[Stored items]
• • • • •
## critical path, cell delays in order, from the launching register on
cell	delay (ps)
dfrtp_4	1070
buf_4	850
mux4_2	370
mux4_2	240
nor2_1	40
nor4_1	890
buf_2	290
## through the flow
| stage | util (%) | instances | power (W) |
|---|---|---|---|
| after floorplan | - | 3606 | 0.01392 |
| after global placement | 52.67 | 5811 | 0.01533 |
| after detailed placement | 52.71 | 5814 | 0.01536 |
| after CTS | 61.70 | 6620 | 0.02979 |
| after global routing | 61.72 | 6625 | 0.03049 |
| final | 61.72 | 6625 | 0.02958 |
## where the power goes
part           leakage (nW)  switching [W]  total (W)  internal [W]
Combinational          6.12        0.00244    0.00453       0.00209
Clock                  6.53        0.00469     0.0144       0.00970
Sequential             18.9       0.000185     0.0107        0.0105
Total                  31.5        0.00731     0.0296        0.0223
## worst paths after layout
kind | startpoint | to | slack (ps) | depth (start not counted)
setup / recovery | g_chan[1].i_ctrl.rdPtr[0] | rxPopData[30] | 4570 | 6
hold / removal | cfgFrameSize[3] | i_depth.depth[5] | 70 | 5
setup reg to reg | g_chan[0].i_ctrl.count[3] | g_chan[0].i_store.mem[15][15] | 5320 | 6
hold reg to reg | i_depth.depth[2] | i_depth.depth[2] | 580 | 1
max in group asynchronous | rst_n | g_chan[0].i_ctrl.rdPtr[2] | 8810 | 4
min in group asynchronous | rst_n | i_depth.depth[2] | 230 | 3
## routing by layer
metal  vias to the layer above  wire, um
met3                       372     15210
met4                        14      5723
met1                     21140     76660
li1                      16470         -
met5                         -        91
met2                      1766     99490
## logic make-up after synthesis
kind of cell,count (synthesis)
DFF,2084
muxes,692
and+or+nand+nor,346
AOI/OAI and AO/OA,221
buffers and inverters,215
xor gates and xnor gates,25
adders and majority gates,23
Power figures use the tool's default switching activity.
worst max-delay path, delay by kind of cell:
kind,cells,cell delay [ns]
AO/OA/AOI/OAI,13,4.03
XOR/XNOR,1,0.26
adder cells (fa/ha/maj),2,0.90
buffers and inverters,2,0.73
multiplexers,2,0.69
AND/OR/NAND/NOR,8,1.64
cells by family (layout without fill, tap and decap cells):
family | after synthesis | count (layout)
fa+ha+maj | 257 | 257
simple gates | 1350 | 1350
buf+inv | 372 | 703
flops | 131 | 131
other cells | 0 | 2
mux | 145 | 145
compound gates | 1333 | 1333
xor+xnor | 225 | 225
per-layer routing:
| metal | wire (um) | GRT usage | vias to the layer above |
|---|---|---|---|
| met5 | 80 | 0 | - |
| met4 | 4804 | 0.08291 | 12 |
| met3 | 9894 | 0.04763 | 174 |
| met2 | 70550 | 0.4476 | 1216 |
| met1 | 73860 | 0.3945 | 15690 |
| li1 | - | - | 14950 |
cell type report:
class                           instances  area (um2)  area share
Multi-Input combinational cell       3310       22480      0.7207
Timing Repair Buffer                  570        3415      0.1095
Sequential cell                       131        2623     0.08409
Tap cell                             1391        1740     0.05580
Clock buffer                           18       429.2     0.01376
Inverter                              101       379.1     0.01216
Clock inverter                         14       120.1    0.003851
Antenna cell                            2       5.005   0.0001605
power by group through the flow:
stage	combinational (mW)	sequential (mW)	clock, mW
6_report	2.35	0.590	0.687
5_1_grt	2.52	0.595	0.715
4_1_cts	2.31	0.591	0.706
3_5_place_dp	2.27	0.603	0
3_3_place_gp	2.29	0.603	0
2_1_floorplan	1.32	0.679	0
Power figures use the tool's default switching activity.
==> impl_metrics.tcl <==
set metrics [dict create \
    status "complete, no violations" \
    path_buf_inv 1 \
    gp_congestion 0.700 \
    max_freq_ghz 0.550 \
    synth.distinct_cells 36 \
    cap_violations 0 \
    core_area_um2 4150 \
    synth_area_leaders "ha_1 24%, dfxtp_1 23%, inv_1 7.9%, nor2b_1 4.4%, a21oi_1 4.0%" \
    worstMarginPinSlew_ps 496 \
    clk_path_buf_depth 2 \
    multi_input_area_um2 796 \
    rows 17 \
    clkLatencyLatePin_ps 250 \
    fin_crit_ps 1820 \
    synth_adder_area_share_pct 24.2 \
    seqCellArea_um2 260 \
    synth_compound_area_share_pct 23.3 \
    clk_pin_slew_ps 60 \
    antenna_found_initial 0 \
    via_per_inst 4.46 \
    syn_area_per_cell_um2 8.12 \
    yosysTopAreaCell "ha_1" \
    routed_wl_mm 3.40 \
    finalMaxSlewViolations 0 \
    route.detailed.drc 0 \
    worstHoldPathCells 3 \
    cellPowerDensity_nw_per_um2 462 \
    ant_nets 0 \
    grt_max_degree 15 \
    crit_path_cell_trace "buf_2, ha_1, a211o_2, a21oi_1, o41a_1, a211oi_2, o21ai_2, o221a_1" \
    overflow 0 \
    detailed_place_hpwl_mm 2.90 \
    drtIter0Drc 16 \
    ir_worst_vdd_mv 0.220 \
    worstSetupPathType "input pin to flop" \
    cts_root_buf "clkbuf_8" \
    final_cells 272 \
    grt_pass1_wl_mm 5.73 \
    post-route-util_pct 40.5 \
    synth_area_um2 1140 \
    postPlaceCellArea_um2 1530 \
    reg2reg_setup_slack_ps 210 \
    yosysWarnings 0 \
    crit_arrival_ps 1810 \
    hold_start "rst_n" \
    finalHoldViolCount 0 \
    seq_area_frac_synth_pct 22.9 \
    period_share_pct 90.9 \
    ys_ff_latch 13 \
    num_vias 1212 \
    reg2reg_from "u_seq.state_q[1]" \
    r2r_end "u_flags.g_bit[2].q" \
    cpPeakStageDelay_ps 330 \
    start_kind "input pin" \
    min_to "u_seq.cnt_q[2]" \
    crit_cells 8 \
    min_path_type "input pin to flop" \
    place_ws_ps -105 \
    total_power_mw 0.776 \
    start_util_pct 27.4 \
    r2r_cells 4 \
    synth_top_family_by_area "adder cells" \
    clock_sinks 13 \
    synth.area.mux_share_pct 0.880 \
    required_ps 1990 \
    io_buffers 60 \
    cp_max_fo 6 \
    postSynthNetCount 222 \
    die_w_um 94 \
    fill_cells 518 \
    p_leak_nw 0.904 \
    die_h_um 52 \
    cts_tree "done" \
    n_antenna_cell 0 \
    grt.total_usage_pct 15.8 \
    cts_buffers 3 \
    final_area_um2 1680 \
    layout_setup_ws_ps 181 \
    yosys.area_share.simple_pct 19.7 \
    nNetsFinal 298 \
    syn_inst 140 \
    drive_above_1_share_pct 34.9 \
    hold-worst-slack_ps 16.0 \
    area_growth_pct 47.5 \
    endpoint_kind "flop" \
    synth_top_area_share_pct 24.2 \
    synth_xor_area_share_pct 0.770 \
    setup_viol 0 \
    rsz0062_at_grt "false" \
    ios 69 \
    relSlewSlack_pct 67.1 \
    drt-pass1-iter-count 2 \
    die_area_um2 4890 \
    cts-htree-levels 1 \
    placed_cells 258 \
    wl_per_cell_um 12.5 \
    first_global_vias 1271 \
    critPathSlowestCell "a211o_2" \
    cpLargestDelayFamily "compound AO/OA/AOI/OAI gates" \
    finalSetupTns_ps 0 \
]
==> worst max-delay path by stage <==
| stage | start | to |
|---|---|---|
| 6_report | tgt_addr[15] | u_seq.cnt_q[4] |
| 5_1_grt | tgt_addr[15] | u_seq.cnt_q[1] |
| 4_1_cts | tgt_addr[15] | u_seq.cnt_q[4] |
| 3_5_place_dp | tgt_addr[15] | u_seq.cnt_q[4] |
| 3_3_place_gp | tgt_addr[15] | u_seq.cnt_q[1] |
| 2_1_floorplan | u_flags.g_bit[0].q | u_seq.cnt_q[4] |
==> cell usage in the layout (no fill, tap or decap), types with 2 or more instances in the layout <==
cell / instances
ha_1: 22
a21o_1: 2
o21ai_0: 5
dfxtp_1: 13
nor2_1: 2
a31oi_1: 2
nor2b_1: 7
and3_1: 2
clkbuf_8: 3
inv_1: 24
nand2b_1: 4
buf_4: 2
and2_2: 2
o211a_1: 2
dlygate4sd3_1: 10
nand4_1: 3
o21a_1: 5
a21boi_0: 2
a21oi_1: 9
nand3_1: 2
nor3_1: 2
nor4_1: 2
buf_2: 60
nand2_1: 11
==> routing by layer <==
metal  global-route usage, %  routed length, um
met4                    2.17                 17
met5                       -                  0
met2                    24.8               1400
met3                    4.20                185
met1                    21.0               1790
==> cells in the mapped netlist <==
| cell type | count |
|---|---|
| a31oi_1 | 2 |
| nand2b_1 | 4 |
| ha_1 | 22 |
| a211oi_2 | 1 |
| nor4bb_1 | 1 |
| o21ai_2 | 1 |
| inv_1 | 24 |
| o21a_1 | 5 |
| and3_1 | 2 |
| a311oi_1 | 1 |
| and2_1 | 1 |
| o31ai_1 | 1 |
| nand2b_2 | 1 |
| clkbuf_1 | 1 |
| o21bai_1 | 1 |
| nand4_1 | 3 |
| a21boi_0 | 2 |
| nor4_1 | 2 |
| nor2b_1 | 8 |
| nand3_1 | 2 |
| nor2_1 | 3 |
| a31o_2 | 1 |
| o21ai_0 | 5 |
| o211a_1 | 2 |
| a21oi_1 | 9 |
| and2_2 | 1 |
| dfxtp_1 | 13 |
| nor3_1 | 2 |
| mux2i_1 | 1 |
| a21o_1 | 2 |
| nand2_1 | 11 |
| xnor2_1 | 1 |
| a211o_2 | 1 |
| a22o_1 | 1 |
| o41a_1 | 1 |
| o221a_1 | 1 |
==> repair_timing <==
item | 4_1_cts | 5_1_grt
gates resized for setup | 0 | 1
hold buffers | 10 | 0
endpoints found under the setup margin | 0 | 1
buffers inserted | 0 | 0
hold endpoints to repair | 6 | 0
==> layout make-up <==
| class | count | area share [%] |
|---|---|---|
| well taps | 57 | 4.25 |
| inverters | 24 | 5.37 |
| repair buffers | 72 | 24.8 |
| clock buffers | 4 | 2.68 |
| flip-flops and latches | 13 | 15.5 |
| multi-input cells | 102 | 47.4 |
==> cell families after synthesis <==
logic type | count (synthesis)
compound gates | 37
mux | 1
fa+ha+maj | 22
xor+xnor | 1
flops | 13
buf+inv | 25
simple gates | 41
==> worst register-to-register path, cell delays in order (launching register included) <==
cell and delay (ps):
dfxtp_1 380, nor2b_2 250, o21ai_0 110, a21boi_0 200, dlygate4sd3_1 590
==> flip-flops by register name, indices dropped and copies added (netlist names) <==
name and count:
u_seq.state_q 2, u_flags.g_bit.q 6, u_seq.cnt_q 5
• • • • •
**Work item**
When the line with "xor+xnor | 225 | 225" is reached in the data above, start copying there, and copy each line exactly until the line with "finalMaxSlewViolations 0 \" has been copied; copy nothing else.

**Your solution**
xor+xnor | 225 | 225
per-layer routing:
| metal | wire (um) | GRT usage | vias to the layer above |
|---|---|---|---|
| met5 | 80 | 0 | - |
| met4 | 4804 | 0.08291 | 12 |
| met3 | 9894 | 0.04763 | 174 |
| met2 | 70550 | 0.4476 | 1216 |
| met1 | 73860 | 0.3945 | 15690 |
| li1 | - | - | 14950 |
cell type report:
class                           instances  area (um2)  area share
Multi-Input combinational cell       3310       22480      0.7207
Timing Repair Buffer                  570        3415      0.1095
Sequential cell                       131        2623     0.08409
Tap cell                             1391        1740     0.05580
Clock buffer                           18       429.2     0.01376
Inverter                              101       379.1     0.01216
Clock inverter                         14       120.1    0.003851
Antenna cell                            2       5.005   0.0001605
power by group through the flow:
stage	combinational (mW)	sequential (mW)	clock, mW
6_report	2.35	0.590	0.687
5_1_grt	2.52	0.595	0.715
4_1_cts	2.31	0.591	0.706
3_5_place_dp	2.27	0.603	0
3_3_place_gp	2.29	0.603	0
2_1_floorplan	1.32	0.679	0
Power figures use the tool's default switching activity.
==> impl_metrics.tcl <==
set metrics [dict create \
    status "complete, no violations" \
    path_buf_inv 1 \
    gp_congestion 0.700 \
    max_freq_ghz 0.550 \
    synth.distinct_cells 36 \
    cap_violations 0 \
    core_area_um2 4150 \
    synth_area_leaders "ha_1 24%, dfxtp_1 23%, inv_1 7.9%, nor2b_1 4.4%, a21oi_1 4.0%" \
    worstMarginPinSlew_ps 496 \
    clk_path_buf_depth 2 \
    multi_input_area_um2 796 \
    rows 17 \
    clkLatencyLatePin_ps 250 \
    fin_crit_ps 1820 \
    synth_adder_area_share_pct 24.2 \
    seqCellArea_um2 260 \
    synth_compound_area_share_pct 23.3 \
    clk_pin_slew_ps 60 \
    antenna_found_initial 0 \
    via_per_inst 4.46 \
    syn_area_per_cell_um2 8.12 \
    yosysTopAreaCell "ha_1" \
    routed_wl_mm 3.40 \
    finalMaxSlewViolations 0 \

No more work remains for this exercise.